Воронежский полк воевал отважно. В конце 1914 года, в день святого Николая Угодника, то есть в День ангела государя императора, наши солдаты захватили в плен целую австрийскую дивизию. Отец потом с гордостью говорил, что это был их подарок царю. После этого Евгению Васильевичу приказали принять командование дивизией и присвоили звание генерал-майора. А император наградил его Георгиевским крестом первой степени.
— Георгиевский крест… — вздыхала тогда бабушка. — Высшая воинская награда… А в феврале крест был поставлен уже на всей нашей судьбе…
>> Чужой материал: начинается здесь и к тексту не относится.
===== src/rtl/scan_pkg.sv =====
// scan_pkg: shared state type and default chain length for the scan sequencer
package scan_pkg;
    localparam int SCAN_CHAIN_LEN = 7;
    typedef enum logic [1:0] {
        IDLE    = 2'd0,
        SHIFT   = 2'd1,
        CAPTURE = 2'd2
    } scan_state_t;
endpackage


===== src/rtl/scan_shreg.sv =====
// scan_shreg: parallel-load / serial-in shift register, used as PISO for load and SIPO for unload
module scan_shreg #(
    parameter int W = 7
) (
    input  logic         clk,
    input  logic         rst_n,
    input  logic         load,
    input  logic         shift,
    input  logic [W-1:0] d,
    input  logic         sin,
    output logic [W-1:0] q
);
    // load wins over shift; data moves towards the MSB, new bit enters at bit 0
    always_ff @(posedge clk or negedge rst_n) begin
        if (!rst_n) q <= '0;
        else q <= load ? d : shift ? {q[W-2:0], sin} : q;
    end
endmodule


===== src/rtl/scan_ctrl.sv =====
// scan_ctrl: tester-side scan sequencer that loads, captures and unloads one scan chain
module scan_ctrl
    import scan_pkg::*;
#(
    parameter int CHAIN_LEN = SCAN_CHAIN_LEN,
    parameter int CNT_W     = $clog2(CHAIN_LEN + 1)
) (
    input  logic                 CK,
    input  logic                 RN,
    input  logic [CHAIN_LEN-1:0] pat_data,
    input  logic                 pat_valid,
    output logic                 pat_ready,
    input  logic                 scan_out,
    output logic                 scan_in,
    output logic                 scan_en,
    output logic [CHAIN_LEN-1:0] resp_data,
    output logic                 resp_valid,
    input  logic                 resp_ready,
    output logic                 busy,
    output logic                 overflow
);
    scan_state_t          state, nxt_state;
    logic [CNT_W-1:0]     cnt;
    logic                 unload, flush, shifting, last, deliver, ld_load;
    logic [CHAIN_LEN-1:0] ld_q, rs_q;
    logic                 unused_bits;
    assign shifting    = state == SHIFT;
    assign last        = shifting && cnt == CNT_W'(CHAIN_LEN - 1);
    assign deliver     = last && unload;
    assign pat_ready   = !shifting;
    assign busy        = state != IDLE;
    assign ld_load     = (state == IDLE && pat_valid) || state == CAPTURE;
    // the load register has shifted itself empty by CAPTURE/IDLE, so its MSB is a clean registered scan_in
    assign scan_in     = ld_q[CHAIN_LEN-1];
    assign unused_bits = ^{ld_q[CHAIN_LEN-2:0], rs_q[CHAIN_LEN-1]};
    scan_shreg #(.W(CHAIN_LEN)) u_load (
        .clk   (CK),
        .rst_n (RN),
        .load  (ld_load),
        .shift (shifting),
        .d     (pat_valid ? pat_data : '0),
        .sin   (1'b0),
        .q     (ld_q)
    );
    scan_shreg #(.W(CHAIN_LEN)) u_unload (
        .clk   (CK),
        .rst_n (RN),
        .load  (1'b0),
        .shift (shifting && unload),
        .d     ('0),
        .sin   (scan_out),
        .q     (rs_q)
    );
    // next state: a flush pass ends in IDLE, any other pass ends in CAPTURE
    always_comb begin
        nxt_state = state == IDLE    ? (pat_valid ? SHIFT : IDLE) :
                    state == CAPTURE ? SHIFT :
                    last             ? (flush ? IDLE : CAPTURE) : state;
    end
    // FSM, bit counter, pass flags and the registered scan_en
    always_ff @(posedge CK or negedge RN) begin
        if (!RN) begin
            state   <= IDLE;
            cnt     <= '0;
            unload  <= 1'b0;
            flush   <= 1'b0;
            scan_en <= 1'b0;
        end else begin
            state   <= nxt_state;
            scan_en <= nxt_state == SHIFT;
            cnt     <= shifting && !last ? cnt + CNT_W'(1) : '0;
            if (state == IDLE && pat_valid) begin
                unload <= 1'b0;
                flush  <= 1'b0;
            end
            if (state == CAPTURE) begin
                unload <= 1'b1;
                flush  <= !pat_valid;
            end
        end
    end
    // response hand-off: the last unload edge writes the word; overwriting an unconsumed word is sticky overflow
    always_ff @(posedge CK or negedge RN) begin
        if (!RN) begin
            resp_data  <= '0;
            resp_valid <= 1'b0;
            overflow   <= 1'b0;
        end else begin
            if (deliver) resp_data <= {rs_q[CHAIN_LEN-2:0], scan_out};
            resp_valid <= deliver || (resp_valid && !resp_ready);
            if (deliver && resp_valid && !resp_ready) overflow <= 1'b1;
        end
    end
endmodule

===== config.mk =====
export PLATFORM = sky130hd
export DESIGN_NAME = scan_ctrl
export DESIGN_NICKNAME = d
export VERILOG_FILES = /design/src/rtl/scan_pkg.sv /design/src/rtl/scan_shreg.sv /design/src/rtl/scan_ctrl.sv
export SDC_FILE = /design/constraint.sdc
export NUM_CORES = 1
export LEC_CHECK = 0
export ABC_AREA = 1
export CELL_PAD_IN_SITES_DETAIL_PLACEMENT = 0
export CELL_PAD_IN_SITES_GLOBAL_PLACEMENT = 1
export CORE_MARGIN = 5
export CORE_UTILIZATION = 35
export DETAILED_ROUTE_END_ITERATION = 10
export GPL_ROUTABILITY_DRIVEN = 0
export PLACE_DENSITY = 0.79
export SKIP_CTS_REPAIR_TIMING = 1
export SLEW_MARGIN = 20
export SYNTH_ARGS = -nofsm -noshare
export SYNTH_HDL_FRONTEND = slang
export SYNTH_SLANG_ARGS = --single-unit
export TNS_END_PERCENT = 30

===== constraint.sdc =====
create_clock -name CK -period 3.8 [get_ports CK]
set_clock_uncertainty 0.2 [all_clocks]
set_input_delay 0.95 -clock CK [delete_from_list [all_inputs] [get_ports CK]]
set_output_delay 0.95 -clock CK [all_outputs]
set_load 0.03 [all_outputs]

==> impl_results.md <==
* Status: finished clean
* Mean Syn Cell Area at ~9.5 um^2
* Tot GR Track Use at 11.10%
* GR Overflow Total at 0
* Synth cell count leaders: nand2_1, dfrtp_1, inv_1
* CTS buffer count at 5
* Yosys cell types at 20
* Tot Pwr at around 1.4 mW
* Final wirelength at 2.521 mm
* Flops & latches, synth at 30
* Clk Latency, worst-skew pair at about 280 ps
* Count leader, synth: nand2_1
* Endpoints failing setup at 0
* CTS H-tree depth at 2
* CP startpoint kind: flop
* Yosys top cell by area: dfrtp_1
* Worst path bufs/invs at 3
* FP Rows at 22
* Die Y at 72.51 um
* Top-area cell type share of the netlist area at between 50% and 60%
* 1st-pass router iterations at 4
* Routed wire length per instance at roughly 11 um
* Highest metal used: met4
* First-pass GRT wire length at ~4.4 mm
* Worst slack, placed at approximately 1300 ps
* Tcrit/Tclk final at approximately three quarters
* Worst endpoint data arrival time at 1660 ps
* Met3 WL at around 170 um
* Max_cap viols at 0
* Post-synth EDFFs at 0
* Worst path cell trace: inv_2 > nor2_8 > inv_1 > clkdlybuf4s50_1
* Met1 WL at roughly 1.2 mm
* Fin crit period at between 2000 and 3000 ps
* Worst-path maximum fanout at 6
* Asr flop ratio synth at between 90% and 100%
* DRC Markers at 0
* Max IR drop VDD at ~0.00037 V
* Post-Syn Nets at between 150 and 200
* TritonCTS clock tree: done
* Iter 0 DRT Violations at 41
* Post-route non-filler standard cell count at 222
* Nets@finish at around 190
* Top Ports at 25
* PortBufs at 24
* Pin count of the biggest net entering global routing at 31
* Vias in the first global route at ~940
* Syn Std Cell Area at approximately 1400 um^2
* Max Fclk at 356.2 MHz
* Cells after Synth at 144
* CP top delay family: buffers and inverters
* Share of cells above drive strength 1 at a little under a fifth
* Longest Clk Path Bufs at 2
* Clk root buf: clkbuf_8
* Cells after DPL at between 200 and 250
* Final-report max-slew violation count at 0
* Leakage power at about 0.89 nW
* Final Hold Violating Endpoints at 0
* Crit end category: output port
* Met2 WL post-DR at ~1.1 mm
* RSZ-0062 raised after global routing: no
* Core area at 3716 um^2
* CP required at approximately 2700 ps
* Via/cell ratio at approximately 4.3
* Sequential area share after synthesis at ~55%
* Ys flop type: dfrtp_1
* Synth warnings at 0
* Die Area at about 5300 um^2
* Via count at 957
* Die Wd at 72.51 um
* Max-slew headroom at about 75%
* Top cells by area, synth: dfrtp_1, nand2_1, o21ai_2, inv_1, nand3_1
* Sink Count at 30
* CTS clk-pin slew, worst paths at roughly 60 ps
* Initial antenna violation count at 0
* Slowest stage delay, CP at around 670 ps
* Final WS setup at just under 1000 ps
* Setup TNS at 0 ps
* Final ANT Viol Nets at 0
* CP Class: reg2out
* Slew @ Worst Pin at 373.4 ps
* PD cells at just over 800 nW/um^2
* Initial Utilization at roughly 37%
* Worst min path class: reg2reg
* Final HPWL from detailed placement at between 1.5 and 2 mm
* Slowest stage cell on the critical path: clkdlybuf4s50_1
* Diodes inserted at 0
* Area grow syn2layout at 28.09%
==> state kept, by name, summed over array words and instances (netlist names) <==
register    count
scan_en         1
cnt             3
u_load.q        7
state           2
overflow        1
unload          1
resp_valid      1
flush           1
resp_data       7
u_unload.q      6
==> stage by stage <==
stage	area, um^2	utilization [%]	hold WS, ps
after floorplan	1368	-	230.4
after global placement	1642	44.18	245.6
after detailed placement	1642	44.18	256.2
after CTS	1752	47.14	264.8
after global routing	1752	47.14	298.7
final	1752	47.14	264.3
==> layer usage <==
metal / GRT usage [%] / vias to the layer above
met5: 0 / -
met2: 16.48 / 23
met4: 7.377 / 0
met3: 3.740 / 7
li1: - / 498
met1: 13.63 / 429
==> kinds of logic after synthesis <==
| kind of cell | Yosys count | synth area share, % |
|---|---|---|
| AO/OA/AOI/OAI | 16 | 9.606 |
| buffers and inverters | 20 | 7.136 |
| flip-flops | 30 | 54.89 |
| XOR/XNOR | 1 | 0.6406 |
| adder cells (fa/ha/maj) | 2 | 1.830 |
| AND/OR/NAND/NOR | 75 | 25.89 |
==> final timing paths <==
check / slack [ps] / endpoint / startpoint / depth (start not counted)
setup / recovery: 990 / pat_ready / state[0] / 4
min in group asynchronous: 860 / unload / RN / 2
hold reg to reg: 260 / cnt[0] / cnt[0] / 1
setup reg to reg: 2250 / resp_data[3] / cnt[0] / 7
hold / removal: 260 / cnt[0] / cnt[0] / 1
max in group asynchronous: 2270 / resp_valid / RN / 2
==> where the power goes <==
| part | total [mW] | internal [mW] | leakage, nW | switching [mW] |
|---|---|---|---|---|
| logic | 0.604 | 0.239 | 0.457 | 0.365 |
| clock network | 0.299 | 0.183 | 0.0575 | 0.116 |
| registers | 0.536 | 0.453 | 0.378 | 0.0827 |
==> area by class of cell <==
| class | count | area (um^2) |
|---|---|---|
| Inverter | 17 | 63.81 |
| Clock buffer | 8 | 110.1 |
| Fill cell | 378 | 1964 |
| Timing Repair Buffer | 25 | 247.7 |
| Multi-Input combinational cell | 94 | 519.2 |
| Tap cell | 48 | 60.06 |
| Sequential cell | 30 | 750.7 |
==> placed cells by master, fill, tap and decap left out <==
master           instances
nand2_1                 55
inv_2                    1
clkbuf_8                 8
o21ai_2                 12
or2_2                    1
nand3_2                  1
nand3_4                  1
o21bai_2                 1
nor2_4                   1
buf_4                    1
nor2_8                   1
nor2_1                   3
nand2_4                  1
dfrtp_1                 30
a21oi_1                  1
nand2_2                  4
o21ai_0                  2
nand3_1                  7
inv_1                   16
ha_1                     2
xnor2_1                  1
clkdlybuf4s50_1         24
Note: power is estimated with default switching activity, not from simulation.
Наступал 1917-й, год Великой Смуты.
Милица уже была выпускницей самого в ту пору престижного Смольного института благородных девиц. Она с гордостью перечисляла имена своих однокурсниц, которые носили звучные дворянские фамилии, были из генеральских семей, а если уж из штатских — то никак не ниже ранга действительного статского советника. Высокородных девиц готовили к придворной и светской жизни. Чему обучали? Предметов было немало — русская словесность и география, математика и история, иностранные языки, музыка, танцы, рисование. Обучали также хорошим манерам, этикету, а еще давали уроки домоводства. Поначалу девочки тут начинали учиться с шестилетнего возраста, а оканчивали курс уже 18-летними девицами. Позже срок обучения был несколько сокращен.
Именно в 1917-м Милице довелось танцевать в Смольном перед императорской семьей. Как она завидовала заветной шестерке лучших выпускниц, счастливым обладательницам «шифров» — золотых вензелей в виде инициалов императрицы Екатерины II, который положено было носить на белом банте с золотыми полосками… Кто мог подумать, что ее курс станет последним выпуском Смольного института?..
Вспоминая мамины новеллы, Марина позже скажет: «Расцвет ее юности пришелся на революцию… Она была среди тех, кто, воодушевившись новыми идеями, вывесил в день восстания красные лоскуты на окнах. Потом она видела, как грабили евреев-суконщиков, и на всю жизнь запомнила, как отливающие разными цветами огромные куски ткани валялись, размотавшись по всей улице. Потом убили ее любимую классную даму — и она, как и многие другие девушки, в страхе бежала за границу…»
Генерал Энвальд настороженно воспринял переворот, произошедший в феврале 1917 года. Впрочем, он по-прежнему оставался верен воинской присяге, которую некогда давал ныне разваливающейся Российской империи. Но вскоре у него произошел конфликт с военным министром, «временщиком» Александром Керенским. Дивизия Энвальда, перед отправкой на фронт выстроенная под ружье перед вокзалом, вынуждена была ждать нового «спасителя Отечества» с рассвета и до самого полудня. Когда Керенский все же соблаговолил прибыть на станцию в царском вагоне, генерал вместо приветствия отчеканил: «Государь всегда прибывал вовремя, минута в минуту, а вы, Александр Федорович, заставляете солдат на морозе ждать вас столько часов. Я с любовью служил царю и Отечеству. Вам служить я не буду» — и подал в отставку.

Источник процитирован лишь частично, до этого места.